Module Name: src
Committed By: maxv
Date: Sun Dec 10 08:48:15 UTC 2017
Modified Files:
src/sys/net80211: ieee80211_input.c
Log Message:
Update the pointer after m_pullup, otherwise possible use-after-free.

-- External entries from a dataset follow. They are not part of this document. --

File: src/rtl/pipe_pkg.sv
// Shared helpers for the pipe_reg_chain retiming slice.
package pipe_pkg;

  // Ceiling log2 usable in constant expressions (port and localparam widths).
  function automatic int unsigned clog2(input int unsigned n);
    int unsigned r;
    r = 0;
    while ((32'd1 << r) < n) r = r + 1;
    return r;
  endfunction

endpackage

File: src/rtl/pipe_reg_slice.sv
// One pipeline stage: a WIDTH-bit data register plus its valid bit.
module pipe_reg_slice #(
  parameter int unsigned      WIDTH     = 8,
  parameter logic [WIDTH-1:0] RESET_VAL = '0
) (
  input  logic             clk,
  input  logic             rst_n,
  input  logic             load,
  input  logic             clear,
  input  logic [WIDTH-1:0] d,
  output logic [WIDTH-1:0] q,
  output logic             v
);

  logic [WIDTH-1:0] data_d, data_q;
  logic             vld_d, vld_q;

  // A load wins over a clear; the caller gates load when clear must dominate.
  always_comb begin
    data_d = data_q;
    vld_d  = vld_q;
    if (load) begin
      data_d = d;
      vld_d  = 1'b1;
    end else if (clear) begin
      vld_d  = 1'b0;
    end
  end

  always_ff @(posedge clk or negedge rst_n) begin
    if (!rst_n) begin
      data_q <= RESET_VAL;
      vld_q  <= 1'b0;
    end else begin
      data_q <= data_d;
      vld_q  <= vld_d;
    end
  end

  assign q = data_q;
  assign v = vld_q;

endmodule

To generate a diff of this commit:
cvs rdiff -u -r1.89 -r1.90 src/sys/net80211/ieee80211_input.c
Please note that diffs are not public domain; they are subject to the
copyright notices on the relevant files.
Modified files:
Index: src/sys/net80211/ieee80211_input.c
diff -u src/sys/net80211/ieee80211_input.c:1.89 src/sys/net80211/ieee80211_input.c:1.90
--- src/sys/net80211/ieee80211_input.c:1.89 Tue Sep 26 07:42:06 2017
+++ src/sys/net80211/ieee80211_input.c Sun Dec 10 08:48:15 2017
@@ -1,4 +1,4 @@
-/* $NetBSD: ieee80211_input.c,v 1.89 2017/09/26 07:42:06 knakahara Exp $ */
+/* $NetBSD: ieee80211_input.c,v 1.90 2017/12/10 08:48:15 maxv Exp $ */
/*-
* Copyright (c) 2001 Atsushi Onoe
* Copyright (c) 2002-2005 Sam Leffler, Errno Consulting
@@ -36,7 +36,7 @@
__FBSDID("$FreeBSD: src/sys/net80211/ieee80211_input.c,v 1.81 2005/08/10 16:22:29 sam Exp $");
#endif
#ifdef __NetBSD__
-__KERNEL_RCSID(0, "$NetBSD: ieee80211_input.c,v 1.89 2017/09/26 07:42:06 knakahara Exp $");
+__KERNEL_RCSID(0, "$NetBSD: ieee80211_input.c,v 1.90 2017/12/10 08:48:15 maxv Exp $");
#endif
#ifdef _KERNEL_OPT
@@ -358,6 +358,8 @@ ieee80211_input(struct ieee80211com *ic,
ic->ic_stats.is_rx_tooshort++;
goto out; /* XXX */
}
+ wh = mtod(m, struct ieee80211_frame *);
+
switch (ic->ic_opmode) {
case IEEE80211_M_STA:
if (dir != IEEE80211_FC1_DIR_FROMDS) {